*** Data for this exercise Section Begins ***
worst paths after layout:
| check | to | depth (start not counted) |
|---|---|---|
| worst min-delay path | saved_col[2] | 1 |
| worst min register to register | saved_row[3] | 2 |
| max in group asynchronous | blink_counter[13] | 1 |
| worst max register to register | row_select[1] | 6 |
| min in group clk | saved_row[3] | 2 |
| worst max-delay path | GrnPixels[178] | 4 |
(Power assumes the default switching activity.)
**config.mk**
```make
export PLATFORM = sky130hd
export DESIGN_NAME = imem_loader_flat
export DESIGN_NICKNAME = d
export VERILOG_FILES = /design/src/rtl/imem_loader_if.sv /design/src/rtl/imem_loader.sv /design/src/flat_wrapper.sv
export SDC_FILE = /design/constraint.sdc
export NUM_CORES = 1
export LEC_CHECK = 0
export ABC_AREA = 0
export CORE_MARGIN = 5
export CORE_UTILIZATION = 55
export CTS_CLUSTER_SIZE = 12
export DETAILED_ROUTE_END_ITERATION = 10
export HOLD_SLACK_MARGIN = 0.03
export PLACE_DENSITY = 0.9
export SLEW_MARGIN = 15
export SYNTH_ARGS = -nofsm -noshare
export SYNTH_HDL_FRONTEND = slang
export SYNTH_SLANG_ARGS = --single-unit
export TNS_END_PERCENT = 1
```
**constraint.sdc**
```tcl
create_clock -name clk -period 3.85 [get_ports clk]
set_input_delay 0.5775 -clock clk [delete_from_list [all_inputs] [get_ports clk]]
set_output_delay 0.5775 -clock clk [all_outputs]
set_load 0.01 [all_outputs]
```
*** Data for this exercise Section Ends ***
> Work instructions
Find every line in the records that has the word "group". Then report the count alone.

> Solution to the problem
2